30 May 2010

All's Quiet

    Today has been a quiet day. Only me and my cat Belle here today.


 Photo courtesy of my sister's cell

   Yesterday my sister and nephew were here visiting. I had a good time with both of them. I introduced my sister to a typing game that she fell in love with(it's hard to find games that she actually like lol).
I enjoyed watching my nephew play my new xbox360 game (samurai warriors2). We had pizza for supper and then came the sad part when they had to go home.
   I've been waiting to receive and email from a friend that lives far away from me right now. I'll keep being patient and hope it comes in sometime this month.
   I didn't get to go to Church today which turned out to be good after all since i woke up with a migraine...i get migraine's way too often, and for so many different reasons.
  Right now just trying to get some reading done and keeping quiet, don't want to make migraine worse, and hoping to get to bed at a decent time tonite if i can. Hoping my CFS (chronic fatigue syndrome) won't stop me from sleeping. I do need some rest tonite.
   My cat has been more quiet than usual today, might be from the fact that yesterday was clip the claws day. She got through it alright but has been quiet ever since, in about an hour she's due for her usual nightly 'hyper time' which usually lasts five minutes.



27 May 2010

First Post


   I've been fascinated by blogging for a few years, and this is my first attempt at having my own blog. I spent pretty much the whole day at viewing other blogs to get an idea of what some other people were doing. I haven't decided yet in which direction i want to take my blog. I have many opinions and ideas floating around my head, so i may take a few days at least for me to decide what i want to do with my blog.

  In the meantime(which happens to be the title of a good book that really helped me out in the past) i decided to share a bit about myself. Family is very important to me. I have 4 stepbrothers that i love dearly, and who are quite a bit older than me, and one sister who is only 3 yrs older than me. That makes me the youngest, and even at the age of 32 i am still referred to as the baby from time to time. I also have 9 nephews and 3 nieces.

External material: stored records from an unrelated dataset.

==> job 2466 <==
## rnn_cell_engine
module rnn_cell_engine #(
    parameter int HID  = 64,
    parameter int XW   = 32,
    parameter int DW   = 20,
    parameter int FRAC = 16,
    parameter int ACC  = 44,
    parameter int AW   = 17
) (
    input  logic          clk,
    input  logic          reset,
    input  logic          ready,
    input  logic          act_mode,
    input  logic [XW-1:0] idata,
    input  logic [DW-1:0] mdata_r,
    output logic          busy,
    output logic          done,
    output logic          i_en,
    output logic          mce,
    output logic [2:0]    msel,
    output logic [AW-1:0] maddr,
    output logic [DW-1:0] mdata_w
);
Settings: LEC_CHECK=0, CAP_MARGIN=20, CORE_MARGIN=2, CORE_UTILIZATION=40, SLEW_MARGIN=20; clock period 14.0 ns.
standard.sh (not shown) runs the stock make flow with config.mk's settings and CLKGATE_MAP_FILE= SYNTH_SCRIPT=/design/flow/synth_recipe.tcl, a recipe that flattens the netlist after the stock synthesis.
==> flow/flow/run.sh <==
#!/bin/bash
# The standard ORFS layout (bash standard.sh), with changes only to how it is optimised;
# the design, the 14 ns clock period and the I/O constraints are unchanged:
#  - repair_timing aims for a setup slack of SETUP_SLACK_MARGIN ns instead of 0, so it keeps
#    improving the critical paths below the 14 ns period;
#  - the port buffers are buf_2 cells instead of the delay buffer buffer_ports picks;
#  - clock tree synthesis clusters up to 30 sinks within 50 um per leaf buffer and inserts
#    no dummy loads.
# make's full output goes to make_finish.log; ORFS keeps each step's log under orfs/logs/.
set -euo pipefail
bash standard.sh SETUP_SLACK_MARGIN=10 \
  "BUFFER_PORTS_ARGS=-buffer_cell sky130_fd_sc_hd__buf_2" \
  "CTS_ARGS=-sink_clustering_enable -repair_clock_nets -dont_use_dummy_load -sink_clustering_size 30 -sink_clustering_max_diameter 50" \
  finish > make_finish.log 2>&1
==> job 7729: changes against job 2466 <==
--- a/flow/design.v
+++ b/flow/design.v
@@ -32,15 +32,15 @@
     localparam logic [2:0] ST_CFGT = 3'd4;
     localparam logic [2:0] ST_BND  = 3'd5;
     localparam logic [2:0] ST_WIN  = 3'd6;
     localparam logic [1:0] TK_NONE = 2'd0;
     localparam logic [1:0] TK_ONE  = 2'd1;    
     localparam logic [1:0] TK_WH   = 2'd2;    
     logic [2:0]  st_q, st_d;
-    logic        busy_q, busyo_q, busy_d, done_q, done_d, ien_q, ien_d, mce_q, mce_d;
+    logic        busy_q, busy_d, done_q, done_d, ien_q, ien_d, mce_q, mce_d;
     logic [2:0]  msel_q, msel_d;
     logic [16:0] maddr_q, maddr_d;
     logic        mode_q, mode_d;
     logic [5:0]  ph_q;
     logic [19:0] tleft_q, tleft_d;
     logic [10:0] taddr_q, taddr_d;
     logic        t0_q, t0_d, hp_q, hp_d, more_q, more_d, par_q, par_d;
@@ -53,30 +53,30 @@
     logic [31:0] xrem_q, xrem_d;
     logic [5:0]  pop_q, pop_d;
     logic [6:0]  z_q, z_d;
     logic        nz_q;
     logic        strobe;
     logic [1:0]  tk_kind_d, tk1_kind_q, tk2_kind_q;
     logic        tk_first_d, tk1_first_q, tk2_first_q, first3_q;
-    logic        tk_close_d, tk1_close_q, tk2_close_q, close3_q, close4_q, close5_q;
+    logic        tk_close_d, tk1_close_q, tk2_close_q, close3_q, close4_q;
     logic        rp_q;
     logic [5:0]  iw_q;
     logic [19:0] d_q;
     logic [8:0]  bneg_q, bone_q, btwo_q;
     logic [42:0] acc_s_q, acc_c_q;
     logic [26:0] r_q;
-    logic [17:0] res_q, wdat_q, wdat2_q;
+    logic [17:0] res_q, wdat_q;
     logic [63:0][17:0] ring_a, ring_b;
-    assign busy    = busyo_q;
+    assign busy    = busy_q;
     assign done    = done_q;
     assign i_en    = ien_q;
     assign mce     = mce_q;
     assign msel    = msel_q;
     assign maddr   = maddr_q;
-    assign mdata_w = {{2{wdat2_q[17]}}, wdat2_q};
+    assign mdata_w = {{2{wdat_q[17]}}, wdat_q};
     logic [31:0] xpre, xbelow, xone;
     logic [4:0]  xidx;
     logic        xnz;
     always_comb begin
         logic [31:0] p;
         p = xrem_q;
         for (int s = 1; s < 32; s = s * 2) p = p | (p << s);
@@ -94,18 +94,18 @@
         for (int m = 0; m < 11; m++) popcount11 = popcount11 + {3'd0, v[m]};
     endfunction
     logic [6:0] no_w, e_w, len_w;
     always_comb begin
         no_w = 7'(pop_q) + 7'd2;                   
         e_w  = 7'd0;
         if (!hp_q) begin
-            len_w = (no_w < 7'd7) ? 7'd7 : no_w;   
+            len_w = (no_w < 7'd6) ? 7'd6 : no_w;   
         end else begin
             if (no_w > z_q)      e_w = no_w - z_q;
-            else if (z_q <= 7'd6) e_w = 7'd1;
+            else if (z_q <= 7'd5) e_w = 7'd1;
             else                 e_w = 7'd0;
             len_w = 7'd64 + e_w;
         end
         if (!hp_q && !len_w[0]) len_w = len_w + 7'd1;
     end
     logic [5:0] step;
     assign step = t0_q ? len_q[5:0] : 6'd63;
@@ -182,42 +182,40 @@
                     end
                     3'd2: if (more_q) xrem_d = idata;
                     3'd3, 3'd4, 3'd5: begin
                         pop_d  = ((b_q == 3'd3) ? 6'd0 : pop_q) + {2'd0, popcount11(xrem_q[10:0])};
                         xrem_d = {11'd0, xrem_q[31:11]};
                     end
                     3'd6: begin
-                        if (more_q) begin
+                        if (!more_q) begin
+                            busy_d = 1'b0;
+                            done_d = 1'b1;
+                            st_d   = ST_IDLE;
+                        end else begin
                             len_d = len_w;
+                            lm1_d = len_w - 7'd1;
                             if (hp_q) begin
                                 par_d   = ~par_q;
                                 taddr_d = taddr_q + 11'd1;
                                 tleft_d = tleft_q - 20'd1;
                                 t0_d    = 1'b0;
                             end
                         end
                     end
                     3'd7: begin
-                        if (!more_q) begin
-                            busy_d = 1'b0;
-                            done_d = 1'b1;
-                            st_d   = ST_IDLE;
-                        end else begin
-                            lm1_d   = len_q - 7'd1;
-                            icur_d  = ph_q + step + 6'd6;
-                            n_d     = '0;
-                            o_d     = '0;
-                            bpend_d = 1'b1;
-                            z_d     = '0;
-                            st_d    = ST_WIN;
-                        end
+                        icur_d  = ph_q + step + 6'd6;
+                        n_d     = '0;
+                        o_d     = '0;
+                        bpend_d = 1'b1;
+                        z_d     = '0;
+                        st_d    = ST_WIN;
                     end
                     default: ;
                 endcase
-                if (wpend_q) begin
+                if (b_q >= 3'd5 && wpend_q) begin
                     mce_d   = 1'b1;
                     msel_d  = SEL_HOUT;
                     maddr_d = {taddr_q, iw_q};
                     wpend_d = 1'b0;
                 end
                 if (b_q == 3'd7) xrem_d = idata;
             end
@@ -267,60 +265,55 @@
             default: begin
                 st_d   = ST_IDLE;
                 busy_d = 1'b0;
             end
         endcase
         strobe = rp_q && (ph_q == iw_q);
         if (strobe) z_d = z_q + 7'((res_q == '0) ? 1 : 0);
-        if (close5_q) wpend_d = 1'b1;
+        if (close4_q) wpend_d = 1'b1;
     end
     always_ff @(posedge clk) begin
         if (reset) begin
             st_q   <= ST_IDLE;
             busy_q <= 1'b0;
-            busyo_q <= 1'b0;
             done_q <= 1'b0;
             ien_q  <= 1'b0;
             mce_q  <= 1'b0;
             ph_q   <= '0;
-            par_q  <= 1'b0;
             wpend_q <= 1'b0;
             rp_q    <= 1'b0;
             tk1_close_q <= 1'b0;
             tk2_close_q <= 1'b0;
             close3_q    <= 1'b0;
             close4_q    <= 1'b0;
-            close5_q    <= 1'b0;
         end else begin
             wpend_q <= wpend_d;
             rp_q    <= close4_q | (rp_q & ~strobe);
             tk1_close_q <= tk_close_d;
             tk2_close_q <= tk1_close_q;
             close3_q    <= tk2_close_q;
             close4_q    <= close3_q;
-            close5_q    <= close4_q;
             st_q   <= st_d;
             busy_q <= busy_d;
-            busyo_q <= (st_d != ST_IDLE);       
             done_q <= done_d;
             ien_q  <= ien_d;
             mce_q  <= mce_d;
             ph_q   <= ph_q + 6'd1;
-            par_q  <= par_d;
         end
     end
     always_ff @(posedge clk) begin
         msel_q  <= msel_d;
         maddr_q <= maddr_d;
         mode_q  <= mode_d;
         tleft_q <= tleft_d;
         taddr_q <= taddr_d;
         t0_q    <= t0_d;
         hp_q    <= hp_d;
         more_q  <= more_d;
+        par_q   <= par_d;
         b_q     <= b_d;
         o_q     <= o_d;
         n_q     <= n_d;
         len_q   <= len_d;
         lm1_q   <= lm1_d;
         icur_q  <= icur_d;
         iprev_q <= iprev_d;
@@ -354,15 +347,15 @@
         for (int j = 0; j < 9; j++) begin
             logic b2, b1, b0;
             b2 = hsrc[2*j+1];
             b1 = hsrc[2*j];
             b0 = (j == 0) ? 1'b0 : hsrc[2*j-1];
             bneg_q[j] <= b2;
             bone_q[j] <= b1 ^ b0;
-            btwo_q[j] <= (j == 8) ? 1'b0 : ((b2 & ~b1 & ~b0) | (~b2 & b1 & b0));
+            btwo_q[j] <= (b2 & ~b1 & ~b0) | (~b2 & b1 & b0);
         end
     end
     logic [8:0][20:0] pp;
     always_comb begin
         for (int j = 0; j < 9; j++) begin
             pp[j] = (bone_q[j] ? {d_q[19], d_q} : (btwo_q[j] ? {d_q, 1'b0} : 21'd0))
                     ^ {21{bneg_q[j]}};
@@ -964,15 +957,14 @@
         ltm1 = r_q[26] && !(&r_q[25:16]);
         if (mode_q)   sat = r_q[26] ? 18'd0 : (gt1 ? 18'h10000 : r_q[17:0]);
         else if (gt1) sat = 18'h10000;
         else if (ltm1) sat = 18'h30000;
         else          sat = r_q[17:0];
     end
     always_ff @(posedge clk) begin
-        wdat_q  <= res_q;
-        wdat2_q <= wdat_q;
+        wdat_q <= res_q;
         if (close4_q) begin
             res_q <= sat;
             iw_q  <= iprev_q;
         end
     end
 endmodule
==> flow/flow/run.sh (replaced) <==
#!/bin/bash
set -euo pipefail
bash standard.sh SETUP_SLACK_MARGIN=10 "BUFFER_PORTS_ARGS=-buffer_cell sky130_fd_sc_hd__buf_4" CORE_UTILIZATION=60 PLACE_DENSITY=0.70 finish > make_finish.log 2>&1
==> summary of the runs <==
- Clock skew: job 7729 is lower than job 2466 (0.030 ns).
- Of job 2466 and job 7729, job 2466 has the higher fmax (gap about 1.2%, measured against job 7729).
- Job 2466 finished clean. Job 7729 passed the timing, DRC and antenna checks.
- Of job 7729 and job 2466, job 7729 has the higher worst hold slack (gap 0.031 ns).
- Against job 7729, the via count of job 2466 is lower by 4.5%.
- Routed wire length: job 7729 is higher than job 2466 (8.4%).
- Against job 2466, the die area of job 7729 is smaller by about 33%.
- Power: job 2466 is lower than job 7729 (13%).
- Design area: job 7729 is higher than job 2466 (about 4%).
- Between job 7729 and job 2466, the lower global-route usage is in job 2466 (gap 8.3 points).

   I was born in southern Ontario (Canada), but have spent most of my life in Northern Ontario. The small town that i now live in is the place that i call home and where i feel most at home. I did spend a year in Iqaluit (Baffin Island) which was an amazing experience that i am very grateful for.

  I've recently begun re-attending the Church that i chose to be baptized into at the age of 19, effectively and forever leaving the Catholic faith in which i was raised. For the past two years i have wanted to and made efforts to study other religions and to learn what i can about them regardless of mainstream medias views of them or any prevailing opinions, i like to make up my own mind on things after searching out true facts. In each case I've been able to fairly easily identify the reasons that i think these religions would appeal to others beyond the obvious one of being raised in it.

   Recently i've been trying to do a lot of self-analysis to try to figure out why i have made the mistakes that i have in my life. A few of those mistakes i deeply regret, but mostly i believe that our experiences, including our mistakes, shape who we are, and that we should be happy to be who we are. I've recently gotten myself into a situation which could turn out just like the mistake i made 12 yrs ago. I lost an amazing opportunity that would have brought me many blessings by making the wrong decision back then, i hope that i am wiser now and that when the time comes i will make the right decision in this situation that i am currently facing. I'm not trying to be mysterious, but i am trying to be tactful.
   I guess that's enough about me for now, i have some thinking to do and hopefully soon my posts will become much more interesting.